The study on how such Mechatronic devices may interface with the human nervous system is conducted based on recording of the control signals released from the brain to control muscles and body organs. These signals are called electromyography (EMG) signals. The EMG signals for controlling hand prosthesis require several processing steps. Figure 2 shows the block scheme of analysis of EMG signals for control of hand prosthesis [1, 2].
An EMG signal includes recording of the electric activity of a muscle, which is usually performed using a needle electrode. In addition, surface electrodes are used when recording of the overall activity of a muscle is required. Figure 3a and b show the surface and needle electrode. EMG is used to assess and record the physiological characteristics of muscles at rest and during contraction. The EMG records an image called electromyogram using an electromyograph. An electromyograph specifies the electric potentials generated by muscle cells at rest and during contraction. Figure 4 shows an EMG signal [3].
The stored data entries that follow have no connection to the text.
<file path="config.mk">
export PLATFORM = sky130hd
export DESIGN_NAME = issue_queue
export DESIGN_NICKNAME = d
export VERILOG_FILES = /design/src/rtl/issue_queue.sv
export SDC_FILE = /design/constraint.sdc
export NUM_CORES = 2
export LEC_CHECK = 0
export CAP_MARGIN = 5
export CORE_MARGIN = 2
export CORE_UTILIZATION = 45
export CTS_BUF_LIST = sky130_fd_sc_hd__clkbuf_4
export CTS_CLUSTER_SIZE = 24
export DETAILED_ROUTE_END_ITERATION = 7
export SYNTH_ARGS = -nofsm -noshare
export SYNTH_HDL_FRONTEND = slang
export SYNTH_SLANG_ARGS = --single-unit
export TNS_END_PERCENT = 30
</file>
<file path="constraint.sdc">
create_clock -name clk -period 59.9 [get_ports clk]
set_input_delay 14.975 -clock clk [delete_from_list [all_inputs] [get_ports clk]]
set_output_delay 14.975 -clock clk [all_outputs]
set_load 0.01 [all_outputs]
</file>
The electrical source for the EMG signal is the muscle membrane potential with a voltage of about 70 mV. The measured potentials obtained from the applied method has a range of about less than 50 μV to 20–30 mV. The iteration rate is a type of 7–20 Hz muscle stimulation unit whose accurate value depends on muscle size. Figure 5 shows the EMG signal in a muscle when it is contracted. A range of 450–780 mV can be expected when stimulation units are exposed to injuries [4].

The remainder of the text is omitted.